Collected data entries:

::::

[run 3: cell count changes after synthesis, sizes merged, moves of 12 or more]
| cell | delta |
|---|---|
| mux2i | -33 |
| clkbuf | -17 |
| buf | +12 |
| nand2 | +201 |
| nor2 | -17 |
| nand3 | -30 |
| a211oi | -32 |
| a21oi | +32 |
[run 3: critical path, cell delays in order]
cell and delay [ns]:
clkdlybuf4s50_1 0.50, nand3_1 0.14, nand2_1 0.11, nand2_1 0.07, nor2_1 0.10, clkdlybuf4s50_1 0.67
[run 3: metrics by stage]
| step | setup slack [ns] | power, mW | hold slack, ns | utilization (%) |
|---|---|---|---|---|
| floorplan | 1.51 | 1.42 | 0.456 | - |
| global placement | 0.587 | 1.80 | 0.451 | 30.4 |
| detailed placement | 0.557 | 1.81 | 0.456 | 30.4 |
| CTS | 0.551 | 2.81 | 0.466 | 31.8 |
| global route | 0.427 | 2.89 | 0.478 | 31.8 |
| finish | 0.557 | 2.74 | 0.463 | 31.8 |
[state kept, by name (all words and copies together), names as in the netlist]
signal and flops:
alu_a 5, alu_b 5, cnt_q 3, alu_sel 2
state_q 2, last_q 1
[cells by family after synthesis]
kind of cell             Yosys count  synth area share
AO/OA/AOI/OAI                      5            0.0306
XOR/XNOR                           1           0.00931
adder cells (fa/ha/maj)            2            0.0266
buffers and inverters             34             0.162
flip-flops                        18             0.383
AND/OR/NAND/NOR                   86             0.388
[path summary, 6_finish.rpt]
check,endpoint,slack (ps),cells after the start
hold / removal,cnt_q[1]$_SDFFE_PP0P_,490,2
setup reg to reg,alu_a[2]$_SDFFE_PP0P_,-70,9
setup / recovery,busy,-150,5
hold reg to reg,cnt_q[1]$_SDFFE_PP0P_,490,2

::::

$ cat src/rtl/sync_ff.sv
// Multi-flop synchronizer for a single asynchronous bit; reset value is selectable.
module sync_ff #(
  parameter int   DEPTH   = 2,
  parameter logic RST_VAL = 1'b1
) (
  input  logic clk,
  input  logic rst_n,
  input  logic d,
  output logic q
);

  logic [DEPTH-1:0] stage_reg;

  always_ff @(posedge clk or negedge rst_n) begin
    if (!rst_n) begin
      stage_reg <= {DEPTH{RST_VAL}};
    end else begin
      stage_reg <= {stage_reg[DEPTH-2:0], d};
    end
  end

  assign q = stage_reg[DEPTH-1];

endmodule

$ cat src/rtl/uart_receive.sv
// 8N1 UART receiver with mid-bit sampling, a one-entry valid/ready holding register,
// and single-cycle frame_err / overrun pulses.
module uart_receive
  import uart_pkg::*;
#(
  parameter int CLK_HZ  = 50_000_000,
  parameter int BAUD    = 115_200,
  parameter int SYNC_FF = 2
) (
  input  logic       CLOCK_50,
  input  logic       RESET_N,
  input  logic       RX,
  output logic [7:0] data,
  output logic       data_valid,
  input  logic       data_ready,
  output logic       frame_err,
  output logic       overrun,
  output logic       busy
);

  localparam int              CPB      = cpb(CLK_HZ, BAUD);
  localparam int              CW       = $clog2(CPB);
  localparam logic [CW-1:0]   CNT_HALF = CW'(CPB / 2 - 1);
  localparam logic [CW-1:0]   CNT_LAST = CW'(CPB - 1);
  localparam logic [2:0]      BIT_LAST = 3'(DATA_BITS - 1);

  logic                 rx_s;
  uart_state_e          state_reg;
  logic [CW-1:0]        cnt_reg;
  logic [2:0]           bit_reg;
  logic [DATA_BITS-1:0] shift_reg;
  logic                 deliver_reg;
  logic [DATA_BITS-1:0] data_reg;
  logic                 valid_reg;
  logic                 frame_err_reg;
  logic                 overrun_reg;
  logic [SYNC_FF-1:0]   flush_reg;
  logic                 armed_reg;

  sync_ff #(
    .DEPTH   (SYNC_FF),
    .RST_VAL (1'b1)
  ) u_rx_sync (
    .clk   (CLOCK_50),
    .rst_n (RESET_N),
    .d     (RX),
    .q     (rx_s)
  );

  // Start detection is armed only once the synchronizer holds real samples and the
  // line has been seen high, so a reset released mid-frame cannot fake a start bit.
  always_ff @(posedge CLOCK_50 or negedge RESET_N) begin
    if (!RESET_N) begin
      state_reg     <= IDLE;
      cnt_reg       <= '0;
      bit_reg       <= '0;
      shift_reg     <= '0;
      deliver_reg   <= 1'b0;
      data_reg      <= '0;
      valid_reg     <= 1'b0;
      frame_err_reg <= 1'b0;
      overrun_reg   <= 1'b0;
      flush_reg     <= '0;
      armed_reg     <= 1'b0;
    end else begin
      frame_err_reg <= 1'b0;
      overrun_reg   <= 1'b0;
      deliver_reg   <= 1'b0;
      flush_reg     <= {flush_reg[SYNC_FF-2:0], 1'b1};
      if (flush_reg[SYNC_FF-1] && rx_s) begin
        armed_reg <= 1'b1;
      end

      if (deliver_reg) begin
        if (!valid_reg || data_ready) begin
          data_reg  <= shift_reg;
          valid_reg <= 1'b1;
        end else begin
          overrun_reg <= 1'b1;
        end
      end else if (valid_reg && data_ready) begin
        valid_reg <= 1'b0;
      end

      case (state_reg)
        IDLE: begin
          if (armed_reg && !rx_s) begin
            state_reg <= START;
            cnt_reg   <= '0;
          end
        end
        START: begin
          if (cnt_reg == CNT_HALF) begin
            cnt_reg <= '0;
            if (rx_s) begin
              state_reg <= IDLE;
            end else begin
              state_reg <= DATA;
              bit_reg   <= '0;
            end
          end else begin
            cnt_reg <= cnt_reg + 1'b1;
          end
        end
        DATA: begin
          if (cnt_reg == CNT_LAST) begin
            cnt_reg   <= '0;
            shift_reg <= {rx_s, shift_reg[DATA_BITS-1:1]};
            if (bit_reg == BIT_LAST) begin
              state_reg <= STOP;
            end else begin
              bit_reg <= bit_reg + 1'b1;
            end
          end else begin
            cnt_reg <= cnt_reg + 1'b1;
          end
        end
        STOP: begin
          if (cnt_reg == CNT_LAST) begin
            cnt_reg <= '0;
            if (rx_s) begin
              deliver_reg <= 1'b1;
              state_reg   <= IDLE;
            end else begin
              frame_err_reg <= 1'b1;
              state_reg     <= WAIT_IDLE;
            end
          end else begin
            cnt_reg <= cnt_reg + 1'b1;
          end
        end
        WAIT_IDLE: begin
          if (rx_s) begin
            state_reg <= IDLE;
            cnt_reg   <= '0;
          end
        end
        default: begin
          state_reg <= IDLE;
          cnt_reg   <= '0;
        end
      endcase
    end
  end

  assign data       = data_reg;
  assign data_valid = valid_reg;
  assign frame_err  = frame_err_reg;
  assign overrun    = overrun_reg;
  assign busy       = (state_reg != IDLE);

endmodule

::::

What to do
Given the data above, transcribe exactly the lines from the one containing "[run 3: critical path, cell delays in order]" down to the one containing "0.463 | 31.8 |", and no others.

Response to the exercise
[run 3: critical path, cell delays in order]
cell and delay [ns]:
clkdlybuf4s50_1 0.50, nand3_1 0.14, nand2_1 0.11, nand2_1 0.07, nor2_1 0.10, clkdlybuf4s50_1 0.67
[run 3: metrics by stage]
| step | setup slack [ns] | power, mW | hold slack, ns | utilization (%) |
|---|---|---|---|---|
| floorplan | 1.51 | 1.42 | 0.456 | - |
| global placement | 0.587 | 1.80 | 0.451 | 30.4 |
| detailed placement | 0.557 | 1.81 | 0.456 | 30.4 |
| CTS | 0.551 | 2.81 | 0.466 | 31.8 |
| global route | 0.427 | 2.89 | 0.478 | 31.8 |
| finish | 0.557 | 2.74 | 0.463 | 31.8 |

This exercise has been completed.